A wretched cold has been sweeping through my workplace (and if not a cold, my coworkers seem to be plagued with hangovers from hell and slipped discs… ugh it’s been a long couple weeks) and after avoiding it from C, I finally caught it after two days. Yesterday he was sent home after working for just a couple hours, and called in sick today, now I’ve been sent home and am cooking up a cure-all as I type this.
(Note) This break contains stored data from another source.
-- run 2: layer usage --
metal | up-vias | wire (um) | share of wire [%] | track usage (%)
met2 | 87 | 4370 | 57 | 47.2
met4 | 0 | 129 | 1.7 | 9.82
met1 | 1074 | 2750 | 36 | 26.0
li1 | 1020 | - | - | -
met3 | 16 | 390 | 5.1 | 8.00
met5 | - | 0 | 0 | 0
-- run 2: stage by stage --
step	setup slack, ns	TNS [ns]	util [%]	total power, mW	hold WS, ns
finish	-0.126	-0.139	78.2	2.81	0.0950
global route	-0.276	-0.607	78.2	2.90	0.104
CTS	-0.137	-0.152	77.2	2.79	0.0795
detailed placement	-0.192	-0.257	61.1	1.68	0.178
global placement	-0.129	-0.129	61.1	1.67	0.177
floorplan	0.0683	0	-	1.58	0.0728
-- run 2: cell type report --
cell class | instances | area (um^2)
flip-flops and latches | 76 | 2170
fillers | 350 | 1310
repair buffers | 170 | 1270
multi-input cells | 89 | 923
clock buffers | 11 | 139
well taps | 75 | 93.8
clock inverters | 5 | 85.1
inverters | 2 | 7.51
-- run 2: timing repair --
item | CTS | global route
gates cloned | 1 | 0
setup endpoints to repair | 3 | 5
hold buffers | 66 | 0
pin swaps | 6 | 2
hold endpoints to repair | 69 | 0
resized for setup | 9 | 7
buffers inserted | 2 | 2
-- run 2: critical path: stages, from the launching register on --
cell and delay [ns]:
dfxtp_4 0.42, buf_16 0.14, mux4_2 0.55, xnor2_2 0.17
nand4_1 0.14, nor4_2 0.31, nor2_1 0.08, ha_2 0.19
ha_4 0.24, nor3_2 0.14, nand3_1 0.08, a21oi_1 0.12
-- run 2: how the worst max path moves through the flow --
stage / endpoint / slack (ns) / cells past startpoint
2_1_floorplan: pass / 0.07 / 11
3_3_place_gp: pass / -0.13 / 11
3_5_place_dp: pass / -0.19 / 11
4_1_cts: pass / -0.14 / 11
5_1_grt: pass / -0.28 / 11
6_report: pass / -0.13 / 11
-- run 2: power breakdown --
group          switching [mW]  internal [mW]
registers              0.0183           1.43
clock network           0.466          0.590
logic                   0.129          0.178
`config.mk`:
```
export PLATFORM = sky130hd
export DESIGN_NAME = spi_rx_fifo
export DESIGN_NICKNAME = d
export VERILOG_FILES = /design/src/rtl/spi_rx_fifo.sv
export SDC_FILE = /design/constraint.sdc
export NUM_CORES = 1
export LEC_CHECK = 0
export ABC_AREA = 1
export ABC_CLOCK_PERIOD_IN_PS = 5500
export BUFFER_PORTS_ARGS = -buffer_cell sky130_fd_sc_hd__clkbuf_2
export CAP_MARGIN = 20
export CORE_MARGIN = 3
export CORE_UTILIZATION = 40
export CTS_CLUSTER_SIZE = 24
export DETAILED_ROUTE_END_ITERATION = 12
export PLACE_DENSITY_LB_ADDON = 0.25
export SLEW_MARGIN = 10
export SYNTH_ARGS = -nofsm -noshare
export SYNTH_HDL_FRONTEND = slang
export SYNTH_SLANG_ARGS = --single-unit
export TNS_END_PERCENT = 5
```
`constraint.sdc`:
```
create_clock -name clk_i -period 5.5 [get_ports clk_i]
set_clock_uncertainty 0.05 [all_clocks]
set_input_delay 1.1 -clock clk_i [delete_from_list [all_inputs] [get_ports clk_i]]
set_output_delay 1.1 -clock clk_i [all_outputs]
set_load 0.02 [all_outputs]
```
C is asleep in my room, since he exerted all of his energy after a daunting two-block walk to the grocery store- YIKES, WE ARE PATHETIC RIGHT NOW. Luckily I have a couple more ounces of exertion left in me, and the ridiculously warm and awesome last-of-September sun is keeping me awake.
I wanted to make a white bean soup, but since I never write down my recipe it changes drastically in taste every time, which seriously bums me out. I figured I’d add bacon this time, so I was scrutinizing the bacon prices and in my hazy-sick-stupor I was like, uuuuuummmm, did bacon always cost $9.29 per pound? And C is like, OH HELL NO. So we bought the crappiest bacon we could find ($3.29 per pound… no local/nitrate free for us today, BOO) and when I fried it up it looked like a pile of fatty tendons- yum. Or not.
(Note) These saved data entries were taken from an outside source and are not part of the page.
`src/rtl/shift_reg_frame.sv`:
```
// shift_reg_frame: parametrised universal shift register with serial taps at
// both ends and a frame counter that pulses frame_done once every WIDTH
// shift/rotate operations. Serialiser/deserialiser core for bit-serial links.
//
// There is no handshake. Every rising clk edge applies the operation on
// mode_i, and P shows the result one cycle later. HOLD is the only idle op.
module shift_reg_frame #(
  parameter  int WIDTH = 8,
  localparam int CNT_W = $clog2(WIDTH)
) (
  input  logic             clk,
  input  logic             nrst,
  input  logic             D,
  input  logic [2:0]       mode_i,
  input  logic [WIDTH-1:0] par_i,
  output logic [WIDTH-1:0] P,
  output logic             so_msb,
  output logic             so_lsb,
  output logic [CNT_W-1:0] cnt_o,
  output logic             frame_done
);

  typedef enum logic [2:0] {
    MODE_HOLD  = 3'd0,
    MODE_LOAD  = 3'd1,
    MODE_LEFT  = 3'd2,
    MODE_RIGHT = 3'd3,
    MODE_ROTL  = 3'd4,
    MODE_ROTR  = 3'd5,
    MODE_ASR   = 3'd6,
    MODE_CLEAR = 3'd7
  } mode_e;

  localparam logic [CNT_W-1:0] CNT_LAST = CNT_W'(WIDTH - 1);

  mode_e            mode;
  logic [WIDTH-1:0] p_next;
  logic [CNT_W-1:0] cnt_next;
  logic             done_next;
  logic             is_shift;

  assign mode   = mode_e'(mode_i);
  assign so_msb = P[WIDTH-1];
  assign so_lsb = P[0];

  // Data path: next register value for the selected operation.
  always_comb begin
    p_next = P;
    case (mode)
      MODE_HOLD:  p_next = P;
      MODE_LOAD:  p_next = par_i;
      MODE_LEFT:  p_next = {P[WIDTH-2:0], D};
      MODE_RIGHT: p_next = {D, P[WIDTH-1:1]};
      MODE_ROTL:  p_next = {P[WIDTH-2:0], P[WIDTH-1]};
      MODE_ROTR:  p_next = {P[0], P[WIDTH-1:1]};
      MODE_ASR:   p_next = {P[WIDTH-1], P[WIDTH-1:1]};
      MODE_CLEAR: p_next = '0;
    endcase
  end

  // Frame counter: shift ops advance and wrap, LOAD/CLEAR restart, HOLD waits.
  always_comb begin
    cnt_next  = cnt_o;
    done_next = 1'b0;
    is_shift  = (mode == MODE_LEFT) || (mode == MODE_RIGHT) ||
                (mode == MODE_ROTL) || (mode == MODE_ROTR) ||
                (mode == MODE_ASR);
    if (is_shift) begin
      if (cnt_o == CNT_LAST) begin
        cnt_next  = '0;
        done_next = 1'b1;
      end else begin
        cnt_next = cnt_o + CNT_W'(1);
      end
    end else if ((mode == MODE_LOAD) || (mode == MODE_CLEAR)) begin
      cnt_next = '0;
    end
  end

  // State register. An asynchronous reset drops any partial frame.
  always_ff @(posedge clk or negedge nrst) begin
    if (!nrst) begin
      P          <= '0;
      cnt_o      <= '0;
      frame_done <= 1'b0;
    end else begin
      P          <= p_next;
      cnt_o      <= cnt_next;
      frame_done <= done_next;
    end
  end

endmodule
```
`config.mk`:
```
export PLATFORM = sky130hd
export DESIGN_NAME = shift_reg_frame
export DESIGN_NICKNAME = d
export VERILOG_FILES = /design/src/rtl/shift_reg_frame.sv
export SDC_FILE = /design/constraint.sdc
export NUM_CORES = 1
export LEC_CHECK = 0
export CAP_MARGIN = 20
export CELL_PAD_IN_SITES_DETAIL_PLACEMENT = 1
export CELL_PAD_IN_SITES_GLOBAL_PLACEMENT = 1
export CORE_ASPECT_RATIO = 0.7
export CORE_MARGIN = 2
export CORE_UTILIZATION = 32
export DETAILED_ROUTE_END_ITERATION = 8
export GPL_ROUTABILITY_DRIVEN = 0
export GPL_TIMING_DRIVEN = 0
export PLACE_DENSITY = 0.85
export RECOVER_POWER = 100
export SLEW_MARGIN = 25
export SYNTH_ARGS = -nofsm -noshare
export SYNTH_HDL_FRONTEND = slang
export SYNTH_SLANG_ARGS = --single-unit
```
`constraint.sdc`:
```
create_clock -name clk -period 1.6 [get_ports clk]
set_input_delay 0.16 -clock clk [delete_from_list [all_inputs] [get_ports clk]]
set_output_delay 0.16 -clock clk [all_outputs]
set_load 0.02 [all_outputs]
```
# Yosys cells after proc, flatten, opt, wreduce, memory -nomap -nowiden
# Cells that the tools add are included.
# op_classes
addsub	1
multipliers	0
div	0
order_cmp	0
n_eq_ne	8
shift	0
n_mux	6
n_bitwise	2
reduce_logical	8
# ops
operator	count
8-bit one-hot mux with 7 select lines	1
3-bit == test (second input constant)	5
3-bit two-way mux	3
3-bit by 2-bit == test with 1-bit output (second input constant)	2
1-bit logical OR	5
3-bit by 1-bit adder with 3-bit output (second input constant)	1
3-bit by 1-bit == test with 1-bit output (second input constant)	1
3-bit zero test	1
1-bit two-way mux	2
1-bit NOT	2
2-bit AND reduction	1
2-bit nonzero test	1
# word_totals
reg_bits	12
latch_bits	0
ramBits	0
rom_bits	0
inputBits	14
output_inout_bits	14
wordCells	29
n_memories	0

# Depth between registers and ports, before layout
# depth
depth_word	6
ltp_mapped	4
ltp_nobuf	4

# Worst setup path after synthesis
# OpenSTA, ideal clock, no wires.
# synth_timing
kind	flip-flop to flip-flop
start	reg cnt_o[0]
end	reg cnt_o[2]
setup_ns	0.121
t_arrival_ns	1.135
required_ns	1.479
setup_slack_ns	0.344
path_stages_with_launch	4
path_buffers	0
period_less_slack_ns	1.256
path_cell_list	dfrtp_1 -> ha_1 -> ha_1 -> a22o_1
# synth_via
elab_chain_cells	3
word_cells_on_any_way	4
classes_between	1 x add/sub; 1 x eq/ne; 2 x mux
# synth_lines
item	line_no	text
start: declaration	19	output logic [CNT_W-1:0] cnt_o,
start signal: assignment	88	cnt_o <= cnt_next;
3-bit by 1-bit adder with 3-bit output or 3-bit == test (tied branches)	73, 69	
3-bit two-way mux (*)	69	if (cnt_o == CNT_LAST) begin
3-bit two-way mux (*)	68	if (is_shift) begin
# Every way passes the cells marked *; elsewhere a longest branch is shown, timed or not.
# A chain may end at the register's enable or synchronous reset.

# Worst setup path after layout
# layout_timing
start	reg cnt_o[2]
end	out cnt_o[2]
# No word-level cell between the ends.

==> out/metrics.yaml <==
slew_headroom_pct: 61.0
clock_skew_ps: 0.668
vias: 755
grt_pass1_wl_um: 4000
cp.arrival_ps: 1360
h-tree-depth: 1
pwr-share-comb_pct: 39.9
grt_antenna_before_repair: 0
synthSimpleGateAreaFrac_pct: 12.7
drive_gt1_share_pct: 12.1
outcome: "finished, final reports clean"
clkPwrFrac_pct: 22.0
leakage_nw: 0.498
seqCellArea_um2: 302
final_area_um2: 1110
pre_cts_ws_ps: -146
critPathKind: "flip-flop to primary output"
synth-seq-cells: 12
initial_core_util_pct: 34.9
crit_slowest_cell: "dlygate4sd3_1"
cts_num_sinks: 12
dpl-instance-area_um2: 1080
grt_start_max_net_pins: 13
critPathTopFamily: "buffers and inverters"
finalNetCount: 124
routed_wl_um: 2300
synth_top_family_by_area: "compound AO/OA/AOI/OAI gates"
grt-ovfl-total: 0
portBuffers: 27
syn_avg_cell_area_um2: 10.1
drv_slew: 0
multi_input_area_um2: 413
top_usage_layer: "met2"
finalCritPeriodShare_pct: 94.9
clockBufferDepth: 2
yosys_warnings: 0
setup_slack_ps: 81.2
tightest_slew_ps: 583
swShare_pct: 36.0
grtUsageMet1_pct: 23.6
io_pins: 28
max_freq_mhz: 658
startpoint_type: "flip-flop"
clock_latency_ps: 280
die_x_um: 62.6
dieArea_um2: 2820
ir_drop_mv: 0.464
fp.dieH_um: 45.0
detail_route.first_pass.iterations: 4
ant_nets: 0
clk_pin_slew_ps: 80
crit_chain: "dlygate4sd3_1"
layout_commonest_cell: "clkdlybuf4s50_1"
synth_area_leaders: "dfrtp_1, mux2i_1, o221ai_1"
synth_cell_types: 27
synthAdderAreaFrac_pct: 3.25
fill_cells: 261
final_cell_mix: "clkdlybuf4s50_1, dfrtp_1, mux2i_1"
muxShareOfSynthArea_pct: 11.7
grt_pass1_vias: 799
yosys.area.top_type: "dfrtp_1"
wl_per_cell_um: 16.6
gr-usage-met2_pct: 32.3
root_buffer: "clkbuf_4"
cp_data_required_time_ps: 1440
cts_hold_buffers: 0
synthCells: 76
hpwl_um: 1660
min_period_ps: 1520
syn_to_final_growth_pct: 44.6
cts_buffers: 3
grtUsageMet3_pct: 6.48
cp_max_fo: 3
p_seq_share_pct: 38.1
cap_violations: 0
hold_class: "input pin to asynchronous set/reset pin"
critPathMaxStageDelay_ps: 700
synth_top_area_share_pct: 39.0
synth-xor-area-share_pct: 2.28
syn_area_um2: 769
drc: 0
dr.first_iter.drc_count: 18
hold_viol_final: 0
core_um2: 2210
antenna_cells: 0
rsz0062_at_grt: "false"
grtUsageTotal_pct: 19.3
crit_path_end_kind: "primary output"
vias_per_cell: 5.43
path_buf_inv: 1
rows: 14
power_mw: 1.16
hold_ws_ps: 308
synth_sequential_area_ratio_pct: 39.0
setup_violations: 0
p_int_mw: 0.740
cts_tree: "yes"
switchingPower_mw: 0.417
synth_compound_area_share_pct: 23.7
power_density_nw_per_um2: 1040
synth_nets: 92
[layout make-up]
| class | count | share of cell area, % |
|---|---|---|
| well taps | 32 | 3.60 |
| inverters | 3 | 1.01 |
| clock buffers | 4 | 3.26 |
| flip-flops and latches | 12 | 27.1 |
| multi-input cells | 54 | 37.1 |
| plain buffers | 7 | 4.05 |
| repair buffers | 27 | 23.8 |
[registers in the layout (all words and copies together) (netlist names)]
signal      flops
cnt_o           3
P               8
frame_done      1
[power by group through the flow]
stage	registers, mW	clock network [mW]	logic (mW)
2_1_floorplan	0.507	0	0.181
3_3_place_gp	0.441	0	0.466
3_5_place_dp	0.445	0	0.479
4_1_cts	0.441	0.262	0.482
5_1_grt	0.454	0.274	0.508
6_report	0.441	0.254	0.462
[per-layer routing]
layer,up-vias,part of all wire (%),wire [µm]
met4,0,1.6,38
met1,369,45,1030
met3,5,6.3,145
met5,-,0,0
li1,350,-,-
met2,31,47,1090
[worst paths after layout]
path | start | end | slack, ps | cells past startpoint
hold / removal | nrst | frame_done$_DFF_PN0_ | 310 | 1
max in group asynchronous | nrst | P[7]$_DFFE_PN0P_ | 880 | 1
min in group clk | par_i[2] | P[2]$_DFFE_PN0P_ | 470 | 3
setup reg to reg | cnt_o[0]$_DFFE_PN0P_ | cnt_o[2]$_DFFE_PN0P_ | 360 | 3
hold reg to reg | cnt_o[1]$_DFFE_PN0P_ | cnt_o[1]$_DFFE_PN0P_ | 530 | 1
setup / recovery | cnt_o[2]$_DFFE_PN0P_ | cnt_o[2] | 80 | 1
[cell usage after synthesis]
library cell	n
inv_1	3
buf_4	2
nor2_2	1
and3_1	2
and2_0	1
clkbuf_1	1
nor2_1	2
o221ai_1	6
nor3_1	2
buf_6	1
nor3b_2	1
nor3b_1	1
a22o_1	3
nand2_1	6
dfrtp_1	12
a21oi_1	3
nand2b_1	1
a2bb2oi_1	1
mux2i_1	9
a22oi_1	5
xnor2_1	2
buf_2	3
and2_1	1
a211o_1	2
a211oi_1	2
ha_1	2
a221o_1	1
[stage by stage]
| step | std cells | util [%] | setup TNS, ps |
|---|---|---|---|
| floorplan | 76 | - | 0 |
| global placement | 135 | 48.9 | -748 |
| detailed placement | 135 | 48.9 | -862 |
| CTS | 139 | 50.6 | 0 |
| global route | 139 | 50.4 | 0 |
| finish | 139 | 50.4 | 0 |
[logic make-up (layout without fill, tap and decap cells)]
group           count (synthesis)  after routing
fa+ha+maj                       2              2
flops                          12             12
mux                             9              9
xor+xnor                        2              2
simple gates                   18             18
buf+inv                        10             41
compound gates                 23             23
[repair_timing]
| action | 4_1_cts | 5_1_grt |
|---|---|---|
| endpoints found under the setup margin | 2 | 2 |
| endpoints found under the hold margin | 0 | 0 |
| buffers inserted | 0 | 0 |
| resized for setup | 2 | 2 |
Note: power is estimated with default switching activity, not from simulation.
OKAY FAST FORWARD LIKE 6 HOURS BECAUSE I GAVE UP WRITING THIS HALFWAY THROUGH AND THEN DECIDED THAT MAYBE IT’S NOT A LOST CAUSE AFTER ALL:
So I threw it in the soup and cautiously ate around the white gelatinous bits, hoping it might just impart some flavor or something. I looked up why bacon was so absurdly expensive because we live in an age when we can totally waste time looking up things that have no importance whatsoever, and would you guess that the answer is actually REMARKABLY BORING?! Oh yes, there’s an answer, as of one month ago bacon prices have indeed skyrocketed due to something about how expensive pigs are to keep, blah blah blah. I was hoping for headlines more like,
INTERNATIONAL MAN HUNT ACCIDENTALLY LEADS BOUNTY-SEEKING OPPORTUNISTS INTO WORLDWIDE PIG SLAUGHTER
PIGS LEARN TO SWIM, VANISH
Oh, well. Boring answers as always, interwebz. Well played.
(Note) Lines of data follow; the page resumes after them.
[config.mk]
export PLATFORM = sky130hd
export DESIGN_NAME = hazard_unit
export DESIGN_NICKNAME = d
export VERILOG_FILES = /design/src/rtl/hazard_unit.sv
export SDC_FILE = /design/constraint.sdc
export NUM_CORES = 1
export LEC_CHECK = 0
export BUFFER_PORTS_ARGS = -buffer_cell sky130_fd_sc_hd__buf_2
export CELL_PAD_IN_SITES_DETAIL_PLACEMENT = 1
export CELL_PAD_IN_SITES_GLOBAL_PLACEMENT = 1
export CORE_MARGIN = 2
export CORE_UTILIZATION = 22
export CTS_CLUSTER_DIAMETER = 120
export CTS_CLUSTER_SIZE = 24
export DETAILED_ROUTE_END_ITERATION = 10
export PLACE_DENSITY_LB_ADDON = 0.1
export SLEW_MARGIN = 30
export SYNTH_ARGS = -nofsm -noshare
export SYNTH_HDL_FRONTEND = slang
export SYNTH_SLANG_ARGS = --single-unit
[constraint.sdc]
create_clock -name clk -period 1.77 [get_ports clk]
set_input_delay 0.2655 -clock clk [delete_from_list [all_inputs] [get_ports clk]]
set_output_delay 0.2655 -clock clk [all_outputs]
set_load 0.1 [all_outputs]
`config.mk`:
```
export PLATFORM = sky130hd
export DESIGN_NAME = instr_fetch_unit_flat
export DESIGN_NICKNAME = d
export VERILOG_FILES = /design/src/rtl/instr_fetch_unit_if.sv /design/src/rtl/instr_fetch_unit.sv /design/src/flat_wrapper.sv
export SDC_FILE = /design/constraint.sdc
export NUM_CORES = 1
export LEC_CHECK = 0
export CAP_MARGIN = 40
export CORE_MARGIN = 5
export CORE_UTILIZATION = 48
export DETAILED_ROUTE_END_ITERATION = 7
export GPL_ROUTABILITY_DRIVEN = 0
export PLACE_DENSITY = 0.77
export SYNTH_ARGS = -nofsm -noshare
export SYNTH_HDL_FRONTEND = slang
export SYNTH_SLANG_ARGS = --single-unit
```
`constraint.sdc`:
```
create_clock -name clk -period 3.4 [get_ports clk]
set_input_delay 0.85 -clock clk [delete_from_list [all_inputs] [get_ports clk]]
set_output_delay 0.85 -clock clk [all_outputs]
set_load 0.1 [all_outputs]
```
[src/rtl/fetch_queue.sv]
// Instruction fetch queue: issues sequential word-address requests, buffers {pc, instr}
// pairs and hands them to decode. FETCH_BYPASS_EN enables a zero-latency empty-queue bypass.
module fetch_queue #(
  parameter int              XLEN     = 32,
  parameter int              DEPTH    = 4,
  parameter logic [XLEN-1:0] PC_RESET = '0
) (
  input  logic            clk,
  input  logic            rst_n,
  input  logic            redirect_valid,
  input  logic [XLEN-1:0] redirect_pc,
  output logic            imem_req_valid,
  input  logic            imem_req_ready,
  output logic [XLEN-1:0] imem_addr,
  input  logic            imem_rsp_valid,
  input  logic [XLEN-1:0] imem_rsp_data,
  output logic            instr_valid,
  input  logic            instr_ready,
  output logic [XLEN-1:0] instr,
  output logic [XLEN-1:0] instr_pc
);

  localparam int AW = $clog2(DEPTH);
  localparam int CW = AW + 1;
  localparam logic [CW:0] DEPTH_C = (CW+1)'(DEPTH);

  logic [XLEN-1:0] pc_mem  [DEPTH];
  logic [XLEN-1:0] ins_mem [DEPTH];
  logic [AW-1:0]   rd_ptr, wr_ptr;
  logic [CW-1:0]   count, outstanding, drop;
  logic [XLEN-1:0] req_pc, rsp_pc;
  logic            running;

  logic [CW:0] in_use;
  logic        credit, req_fire, fifo_empty, rsp_keep, push, pop;

  // Handshakes: a transfer happens on a cycle where valid and ready are both high;
  // valid never depends on ready, and the payload is held while valid & !ready.
  assign in_use         = {1'b0, count} + {1'b0, outstanding};
  assign credit         = in_use < DEPTH_C;
  assign imem_req_valid = running & credit & ~redirect_valid;
  assign imem_addr      = req_pc;
  assign req_fire       = imem_req_valid & imem_req_ready;
  assign fifo_empty     = (count == '0);
  assign rsp_keep       = imem_rsp_valid & (drop == '0);
  assign pop            = ~fifo_empty & instr_ready & ~redirect_valid;

`ifdef FETCH_BYPASS_EN
  logic bypass;
  assign bypass      = fifo_empty & rsp_keep & ~redirect_valid;
  // A bypassed response consumed by decode this cycle never enters the FIFO.
  assign push        = rsp_keep & ~(bypass & instr_ready);
  assign instr_valid = ~fifo_empty | bypass;
  assign instr       = bypass ? imem_rsp_data : ins_mem[rd_ptr];
  assign instr_pc    = bypass ? rsp_pc : pc_mem[rd_ptr];
`else
  assign push        = rsp_keep;
  assign instr_valid = ~fifo_empty;
  assign instr       = ins_mem[rd_ptr];
  assign instr_pc    = pc_mem[rd_ptr];
`endif

  always_ff @(posedge clk or negedge rst_n) begin
    if (!rst_n) begin
      running     <= 1'b0;
      req_pc      <= PC_RESET;
      rsp_pc      <= PC_RESET;
      count       <= '0;
      outstanding <= '0;
      drop        <= '0;
      rd_ptr      <= '0;
      wr_ptr      <= '0;
      for (int i = 0; i < DEPTH; i++) begin
        pc_mem[i]  <= PC_RESET;
        ins_mem[i] <= '0;
      end
    end else begin
      running <= 1'b1;
      if (redirect_valid) begin
        // Everything still in flight belongs to the old path, including a
        // response landing in this very cycle.
        req_pc      <= redirect_pc;
        rsp_pc      <= redirect_pc;
        count       <= '0;
        rd_ptr      <= '0;
        wr_ptr      <= '0;
        outstanding <= outstanding - CW'(imem_rsp_valid);
        drop        <= outstanding - CW'(imem_rsp_valid);
      end else begin
        if (req_fire)
          req_pc <= req_pc + XLEN'(1);
        outstanding <= outstanding + CW'(req_fire) - CW'(imem_rsp_valid);
        if (imem_rsp_valid) begin
          if (drop != '0)
            drop <= drop - CW'(1);
          else
            rsp_pc <= rsp_pc + XLEN'(1);
        end
        if (push) begin
          pc_mem[wr_ptr]  <= rsp_pc;
          ins_mem[wr_ptr] <= imem_rsp_data;
          wr_ptr          <= wr_ptr + AW'(1);
        end
        if (pop)
          rd_ptr <= rd_ptr + AW'(1);
        count <= count + CW'(push) - CW'(pop);
      end
    end
  end

endmodule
Back to business! Other ingredients in the soup: mirepoix, of course, cannelloni beans, aforementioned shit bacon, parsley, sage, thyme, salt, pepper, dill, and olive oil. Then I dutifully took a photo of it, which actually turned out pretty okay, and then promptly remembered that my memory card reader is broken. So I drove to pick up a new one in the middle of rush hour traffic. AND THE STORE IS ALL OUT OF STOCK. And I’m all, well this IS Fred Meyer, at least they’ll have POG (pineapple orange guava) juice so I can feel better on this miserable, miserable day! And then Fred Meyer was all, GUESS WHAT, I WANT YOU TO SUFFER… NO JUICE FOR YOU. So I pretty much drowned my misery with copious over-shopping of expensive produce and Nutella. Because I’m a masochist and want to gain a million billion pounds. Really. And you know what? The soup was okay, considering the half crazed chest cold- induced state I was in, but C couldn’t really taste or smell anything, so he can’t back me up on this. That, or he CAN taste and smell, but it was so horrendous that he was lying so as not to hurt my feelings. Actually, this is very possible.
And since I don’t have any food photos, but don’t believe in posting without something fun to look at, please enjoy this snapshot my macbook took of me and C being grumpy about being sick. Yeah, enjoy that little gem.